Upton Sinclair

By: Joshua Glenn
September 20, 2010

In 1906, UPTON SINCLAIR (1878-1968) published The Jungle, a bestselling fictional exposé that used Chicago’s meatpacking industry as a stage upon which to dramatize the suffering visited upon laborers by unregulated capitalism. Though Congress swiftly passed the Pure Food and Drug Act, Sinclair’s twenty-fourth novel had zero effect upon its intended target. (“So long as we have wage slavery,” laments one character, “it matters not in the least how debasing and repulsive a task may be, it is easy to find people to perform it.”) Sinclair, who griped that “I aimed at the public’s heart, and by accident I hit it in the stomach,” used his new wealth to establish a utopian colony (Helicon) in Englewood, N.J, before going on to churn out sixty-five more titles in various genres. It must be acknowledged that Sinclair was a mediocre novelist.
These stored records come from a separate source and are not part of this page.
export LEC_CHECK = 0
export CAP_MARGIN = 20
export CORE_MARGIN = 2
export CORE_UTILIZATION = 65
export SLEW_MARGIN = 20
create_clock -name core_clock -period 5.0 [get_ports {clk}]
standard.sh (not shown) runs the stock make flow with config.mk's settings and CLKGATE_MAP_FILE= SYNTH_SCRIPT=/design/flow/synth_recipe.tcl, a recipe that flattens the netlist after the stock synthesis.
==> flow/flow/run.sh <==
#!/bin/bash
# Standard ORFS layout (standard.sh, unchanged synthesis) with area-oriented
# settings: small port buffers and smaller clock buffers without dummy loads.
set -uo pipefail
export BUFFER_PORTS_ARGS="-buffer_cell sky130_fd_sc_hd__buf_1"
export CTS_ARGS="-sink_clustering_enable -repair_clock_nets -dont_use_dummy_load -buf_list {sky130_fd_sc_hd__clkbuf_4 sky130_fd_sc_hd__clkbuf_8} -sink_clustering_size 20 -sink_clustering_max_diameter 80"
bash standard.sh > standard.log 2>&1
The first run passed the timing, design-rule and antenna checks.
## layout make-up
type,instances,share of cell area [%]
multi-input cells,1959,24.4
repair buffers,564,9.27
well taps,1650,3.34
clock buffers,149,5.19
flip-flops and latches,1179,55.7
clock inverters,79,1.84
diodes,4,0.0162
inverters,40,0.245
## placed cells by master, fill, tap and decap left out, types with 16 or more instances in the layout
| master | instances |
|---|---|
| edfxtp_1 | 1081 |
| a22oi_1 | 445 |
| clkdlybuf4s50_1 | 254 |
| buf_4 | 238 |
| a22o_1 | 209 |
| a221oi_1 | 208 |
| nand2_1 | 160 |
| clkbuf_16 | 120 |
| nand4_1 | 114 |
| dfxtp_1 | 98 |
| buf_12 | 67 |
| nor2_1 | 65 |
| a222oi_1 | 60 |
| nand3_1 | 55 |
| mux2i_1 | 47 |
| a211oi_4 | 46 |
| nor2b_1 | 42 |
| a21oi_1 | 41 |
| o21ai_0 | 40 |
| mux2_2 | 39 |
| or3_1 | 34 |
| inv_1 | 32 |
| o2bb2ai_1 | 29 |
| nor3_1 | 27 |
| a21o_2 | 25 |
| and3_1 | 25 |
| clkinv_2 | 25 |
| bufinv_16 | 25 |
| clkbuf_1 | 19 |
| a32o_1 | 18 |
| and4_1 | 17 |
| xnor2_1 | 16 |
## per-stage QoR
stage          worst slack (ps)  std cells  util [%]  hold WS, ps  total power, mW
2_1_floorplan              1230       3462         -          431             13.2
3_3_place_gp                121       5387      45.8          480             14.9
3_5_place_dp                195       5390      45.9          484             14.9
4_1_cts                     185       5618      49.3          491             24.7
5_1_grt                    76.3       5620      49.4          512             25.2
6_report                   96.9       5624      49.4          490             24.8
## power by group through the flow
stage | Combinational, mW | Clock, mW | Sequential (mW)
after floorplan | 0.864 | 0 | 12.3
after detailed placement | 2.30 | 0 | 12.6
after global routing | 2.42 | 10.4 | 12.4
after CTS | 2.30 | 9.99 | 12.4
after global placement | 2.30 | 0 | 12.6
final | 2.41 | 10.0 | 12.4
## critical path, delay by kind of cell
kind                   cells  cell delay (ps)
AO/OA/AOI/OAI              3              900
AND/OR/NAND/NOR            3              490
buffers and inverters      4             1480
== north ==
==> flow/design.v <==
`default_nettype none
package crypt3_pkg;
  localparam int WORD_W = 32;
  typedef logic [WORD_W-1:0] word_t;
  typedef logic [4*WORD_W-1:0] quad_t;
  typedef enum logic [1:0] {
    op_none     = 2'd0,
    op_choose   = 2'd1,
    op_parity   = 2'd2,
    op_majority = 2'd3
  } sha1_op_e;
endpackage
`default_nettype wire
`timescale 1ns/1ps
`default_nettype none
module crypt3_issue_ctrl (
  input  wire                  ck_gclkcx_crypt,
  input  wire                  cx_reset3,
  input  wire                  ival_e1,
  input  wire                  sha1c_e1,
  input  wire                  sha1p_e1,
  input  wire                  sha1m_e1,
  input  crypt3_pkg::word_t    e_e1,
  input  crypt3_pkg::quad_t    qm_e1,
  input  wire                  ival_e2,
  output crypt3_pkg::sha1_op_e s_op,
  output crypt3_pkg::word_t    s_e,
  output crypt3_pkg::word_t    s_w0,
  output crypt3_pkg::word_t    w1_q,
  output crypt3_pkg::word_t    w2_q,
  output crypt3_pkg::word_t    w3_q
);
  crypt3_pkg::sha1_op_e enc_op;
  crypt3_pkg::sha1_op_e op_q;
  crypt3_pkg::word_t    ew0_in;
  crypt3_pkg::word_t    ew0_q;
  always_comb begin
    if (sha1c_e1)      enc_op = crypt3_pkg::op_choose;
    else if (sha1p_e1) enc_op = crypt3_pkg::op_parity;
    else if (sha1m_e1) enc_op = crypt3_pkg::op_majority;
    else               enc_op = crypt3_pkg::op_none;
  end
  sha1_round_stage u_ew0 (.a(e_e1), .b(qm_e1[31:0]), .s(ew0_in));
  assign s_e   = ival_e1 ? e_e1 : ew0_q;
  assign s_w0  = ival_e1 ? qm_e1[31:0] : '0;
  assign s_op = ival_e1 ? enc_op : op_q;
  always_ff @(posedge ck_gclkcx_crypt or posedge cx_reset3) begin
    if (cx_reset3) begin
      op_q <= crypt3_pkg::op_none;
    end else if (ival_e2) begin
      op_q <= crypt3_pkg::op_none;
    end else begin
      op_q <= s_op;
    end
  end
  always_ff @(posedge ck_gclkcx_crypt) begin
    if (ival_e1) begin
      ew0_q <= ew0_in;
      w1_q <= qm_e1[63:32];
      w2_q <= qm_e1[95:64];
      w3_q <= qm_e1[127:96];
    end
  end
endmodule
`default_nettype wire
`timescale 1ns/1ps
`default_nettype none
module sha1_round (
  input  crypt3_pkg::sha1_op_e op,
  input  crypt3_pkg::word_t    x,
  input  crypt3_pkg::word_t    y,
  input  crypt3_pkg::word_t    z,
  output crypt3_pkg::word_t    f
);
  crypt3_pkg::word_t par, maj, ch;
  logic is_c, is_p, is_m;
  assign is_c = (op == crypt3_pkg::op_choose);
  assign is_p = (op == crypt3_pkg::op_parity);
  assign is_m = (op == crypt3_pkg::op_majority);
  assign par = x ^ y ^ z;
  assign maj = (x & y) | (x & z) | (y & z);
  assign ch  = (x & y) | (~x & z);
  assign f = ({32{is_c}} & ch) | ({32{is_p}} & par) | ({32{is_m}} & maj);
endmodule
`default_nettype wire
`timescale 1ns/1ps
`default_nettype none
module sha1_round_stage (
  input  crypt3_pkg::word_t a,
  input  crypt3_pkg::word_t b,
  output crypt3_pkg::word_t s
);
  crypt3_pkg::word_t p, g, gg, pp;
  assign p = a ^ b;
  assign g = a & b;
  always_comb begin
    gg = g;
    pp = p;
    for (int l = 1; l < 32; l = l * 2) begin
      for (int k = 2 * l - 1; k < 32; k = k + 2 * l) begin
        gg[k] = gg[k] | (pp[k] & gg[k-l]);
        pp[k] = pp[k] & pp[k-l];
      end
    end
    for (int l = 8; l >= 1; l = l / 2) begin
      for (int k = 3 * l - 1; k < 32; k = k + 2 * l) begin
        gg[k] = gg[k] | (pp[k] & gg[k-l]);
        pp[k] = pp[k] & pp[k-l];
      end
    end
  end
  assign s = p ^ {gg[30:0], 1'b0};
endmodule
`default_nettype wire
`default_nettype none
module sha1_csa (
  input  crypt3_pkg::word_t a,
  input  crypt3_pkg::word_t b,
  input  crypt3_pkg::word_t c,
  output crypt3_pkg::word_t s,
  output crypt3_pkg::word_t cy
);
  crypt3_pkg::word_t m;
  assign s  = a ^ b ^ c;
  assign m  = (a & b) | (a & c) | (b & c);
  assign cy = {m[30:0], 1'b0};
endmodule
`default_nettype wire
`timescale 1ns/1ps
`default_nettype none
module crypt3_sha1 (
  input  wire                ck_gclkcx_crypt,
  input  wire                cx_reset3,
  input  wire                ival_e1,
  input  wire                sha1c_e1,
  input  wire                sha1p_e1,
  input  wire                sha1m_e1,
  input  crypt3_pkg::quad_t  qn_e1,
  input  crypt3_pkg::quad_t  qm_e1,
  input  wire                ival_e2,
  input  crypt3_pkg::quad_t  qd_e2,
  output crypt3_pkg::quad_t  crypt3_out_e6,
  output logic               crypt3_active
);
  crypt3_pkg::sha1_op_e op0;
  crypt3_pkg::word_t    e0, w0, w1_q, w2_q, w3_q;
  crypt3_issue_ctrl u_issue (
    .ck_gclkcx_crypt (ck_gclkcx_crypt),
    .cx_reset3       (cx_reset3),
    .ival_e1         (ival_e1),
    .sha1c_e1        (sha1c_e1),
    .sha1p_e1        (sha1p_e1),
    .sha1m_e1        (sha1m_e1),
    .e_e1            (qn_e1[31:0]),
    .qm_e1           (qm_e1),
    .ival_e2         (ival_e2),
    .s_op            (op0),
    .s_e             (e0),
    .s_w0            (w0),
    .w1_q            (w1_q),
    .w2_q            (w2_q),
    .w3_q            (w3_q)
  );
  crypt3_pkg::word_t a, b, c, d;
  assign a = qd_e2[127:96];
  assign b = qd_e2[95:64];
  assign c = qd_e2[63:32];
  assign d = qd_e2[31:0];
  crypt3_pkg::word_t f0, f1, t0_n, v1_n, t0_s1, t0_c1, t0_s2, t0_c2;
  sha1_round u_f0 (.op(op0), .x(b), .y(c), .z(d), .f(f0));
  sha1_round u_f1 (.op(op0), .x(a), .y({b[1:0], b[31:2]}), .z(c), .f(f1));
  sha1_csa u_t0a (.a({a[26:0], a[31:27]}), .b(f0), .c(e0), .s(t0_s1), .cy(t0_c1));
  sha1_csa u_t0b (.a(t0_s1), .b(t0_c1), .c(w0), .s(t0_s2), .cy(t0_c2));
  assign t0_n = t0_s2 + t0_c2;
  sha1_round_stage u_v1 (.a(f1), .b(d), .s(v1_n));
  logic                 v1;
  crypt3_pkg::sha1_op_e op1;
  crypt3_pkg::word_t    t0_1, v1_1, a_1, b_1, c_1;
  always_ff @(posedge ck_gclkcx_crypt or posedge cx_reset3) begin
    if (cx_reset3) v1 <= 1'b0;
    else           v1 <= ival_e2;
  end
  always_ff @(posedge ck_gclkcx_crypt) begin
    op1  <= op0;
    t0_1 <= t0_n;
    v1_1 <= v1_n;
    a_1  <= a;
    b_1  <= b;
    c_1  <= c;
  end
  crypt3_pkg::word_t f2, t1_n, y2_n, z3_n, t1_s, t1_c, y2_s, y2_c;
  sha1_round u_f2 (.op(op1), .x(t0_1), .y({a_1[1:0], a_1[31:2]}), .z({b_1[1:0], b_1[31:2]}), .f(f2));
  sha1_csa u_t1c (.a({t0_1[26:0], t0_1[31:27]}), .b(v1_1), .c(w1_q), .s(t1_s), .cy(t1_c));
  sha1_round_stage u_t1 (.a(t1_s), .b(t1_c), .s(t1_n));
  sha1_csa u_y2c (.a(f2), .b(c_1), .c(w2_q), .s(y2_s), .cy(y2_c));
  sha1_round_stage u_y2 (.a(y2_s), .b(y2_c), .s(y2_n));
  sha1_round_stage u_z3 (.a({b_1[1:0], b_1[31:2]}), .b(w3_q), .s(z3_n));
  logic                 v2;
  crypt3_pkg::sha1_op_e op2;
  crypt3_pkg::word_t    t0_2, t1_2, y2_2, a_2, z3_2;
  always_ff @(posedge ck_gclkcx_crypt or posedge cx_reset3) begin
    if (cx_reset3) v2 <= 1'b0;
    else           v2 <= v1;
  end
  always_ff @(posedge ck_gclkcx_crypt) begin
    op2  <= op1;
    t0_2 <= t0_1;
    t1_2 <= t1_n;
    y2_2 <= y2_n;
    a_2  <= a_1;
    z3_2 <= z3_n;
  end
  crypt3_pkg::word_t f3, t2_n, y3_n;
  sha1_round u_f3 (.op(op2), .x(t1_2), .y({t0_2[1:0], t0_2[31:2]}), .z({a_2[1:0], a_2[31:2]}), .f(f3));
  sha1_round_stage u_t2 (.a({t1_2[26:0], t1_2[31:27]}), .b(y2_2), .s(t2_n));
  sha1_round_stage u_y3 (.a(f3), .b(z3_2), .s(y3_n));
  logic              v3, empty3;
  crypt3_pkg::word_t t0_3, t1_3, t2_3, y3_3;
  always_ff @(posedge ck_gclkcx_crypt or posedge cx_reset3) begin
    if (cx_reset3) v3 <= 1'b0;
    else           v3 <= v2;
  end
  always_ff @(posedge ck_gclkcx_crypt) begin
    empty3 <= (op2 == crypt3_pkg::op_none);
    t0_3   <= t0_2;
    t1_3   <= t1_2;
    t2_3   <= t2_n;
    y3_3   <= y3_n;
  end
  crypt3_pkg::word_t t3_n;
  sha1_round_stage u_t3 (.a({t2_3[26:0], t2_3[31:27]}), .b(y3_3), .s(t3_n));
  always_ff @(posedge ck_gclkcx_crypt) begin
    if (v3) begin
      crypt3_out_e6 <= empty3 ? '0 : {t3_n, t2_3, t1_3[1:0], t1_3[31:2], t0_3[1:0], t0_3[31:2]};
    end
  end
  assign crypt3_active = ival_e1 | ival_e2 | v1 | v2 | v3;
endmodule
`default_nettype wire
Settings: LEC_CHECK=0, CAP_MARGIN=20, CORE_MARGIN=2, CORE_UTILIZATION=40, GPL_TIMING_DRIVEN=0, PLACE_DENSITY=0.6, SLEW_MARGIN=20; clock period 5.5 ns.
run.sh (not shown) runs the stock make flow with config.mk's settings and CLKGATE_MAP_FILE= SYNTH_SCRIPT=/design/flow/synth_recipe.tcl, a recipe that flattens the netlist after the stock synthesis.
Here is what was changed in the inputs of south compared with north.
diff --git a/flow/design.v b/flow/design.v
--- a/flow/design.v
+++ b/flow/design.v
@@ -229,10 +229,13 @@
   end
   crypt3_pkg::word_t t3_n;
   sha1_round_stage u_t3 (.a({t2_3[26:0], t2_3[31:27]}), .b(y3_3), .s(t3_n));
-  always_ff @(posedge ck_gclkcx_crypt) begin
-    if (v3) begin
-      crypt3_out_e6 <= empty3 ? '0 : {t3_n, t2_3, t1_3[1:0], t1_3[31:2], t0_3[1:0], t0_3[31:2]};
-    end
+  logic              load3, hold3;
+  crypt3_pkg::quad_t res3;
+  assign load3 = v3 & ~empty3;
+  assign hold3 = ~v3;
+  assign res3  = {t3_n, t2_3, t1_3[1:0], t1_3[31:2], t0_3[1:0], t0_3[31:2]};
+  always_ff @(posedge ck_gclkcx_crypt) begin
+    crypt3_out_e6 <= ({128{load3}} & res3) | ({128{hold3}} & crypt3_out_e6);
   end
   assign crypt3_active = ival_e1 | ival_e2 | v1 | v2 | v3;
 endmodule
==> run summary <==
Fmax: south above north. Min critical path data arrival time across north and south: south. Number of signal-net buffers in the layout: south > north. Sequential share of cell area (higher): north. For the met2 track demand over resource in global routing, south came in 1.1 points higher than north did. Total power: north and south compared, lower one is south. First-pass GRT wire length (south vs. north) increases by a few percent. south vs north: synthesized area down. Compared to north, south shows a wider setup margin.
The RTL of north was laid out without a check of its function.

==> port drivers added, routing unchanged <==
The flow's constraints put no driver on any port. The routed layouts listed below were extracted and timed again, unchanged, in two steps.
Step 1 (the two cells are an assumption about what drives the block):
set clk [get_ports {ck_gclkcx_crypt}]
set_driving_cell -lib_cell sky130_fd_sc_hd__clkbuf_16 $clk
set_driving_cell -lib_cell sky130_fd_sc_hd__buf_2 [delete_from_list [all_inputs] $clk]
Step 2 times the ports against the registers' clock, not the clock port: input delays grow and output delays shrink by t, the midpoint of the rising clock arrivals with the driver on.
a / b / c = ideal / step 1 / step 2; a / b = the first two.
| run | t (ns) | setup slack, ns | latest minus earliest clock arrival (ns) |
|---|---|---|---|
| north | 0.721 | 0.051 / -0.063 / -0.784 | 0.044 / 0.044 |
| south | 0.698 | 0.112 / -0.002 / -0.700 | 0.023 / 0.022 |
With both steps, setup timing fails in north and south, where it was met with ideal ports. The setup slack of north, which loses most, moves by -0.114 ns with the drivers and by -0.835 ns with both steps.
Context: an optimization exercise on an open-source flow, tuned for small area and a short achievable clock period. The choices shown serve that exercise and are no tape-out recipe.
Where RTL was checked, it was by simulation tests only, not by an equivalence proof against the original.
Only the layout flow was run in runs 1 to 3; the RTL was not checked for function there.

## design/flow/config.mk

```make
export PLATFORM = sky130hd
export DESIGN_NAME = srpt_grant_top
export DESIGN_NICKNAME = srpt_grant_top
export VERILOG_FILES = /design/flow/design.v
export SDC_FILE = /design/flow/constraint.sdc
export NUM_CORES = 4
export LEC_CHECK = 0
export CAP_MARGIN = 20
export CORE_MARGIN = 2
export CORE_UTILIZATION = 30
export PLACE_DENSITY = 0.45
export SLEW_MARGIN = 20
```

## design/flow/constraint.sdc

```tcl
create_clock -name core_clock -period 9.0 [get_ports {ap_clk}]
set_input_delay 1.8000 -clock core_clock [delete_from_list [all_inputs] [get_ports {ap_clk}]]
set_output_delay 1.8000 -clock core_clock [all_outputs]
set_load 0.01 [all_outputs]
```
We’ve included him in our pantheon because he participated in two Argonaut Follies: Helicon, which soon burned down; and the Forte Circle (1910-15), an international cabal of activist intellectuals — including Martin Buber and Gustav Landauer — who attempted to prevent WWI. However, certain of his books are worth the effort: The Brass Check (1919), a still-pertinent criticism of “objective” journalism; The Millennium (1924), a Radium Age sci-fi play; Oil! (1927), the novel on which Paul Thomas Anderson’s There Will Be Blood was loosely based; and Boston (1928), a “documentary novel” about Sacco and Vanzetti. Co-Op (1936), a “novel of living together,” also sounds promising.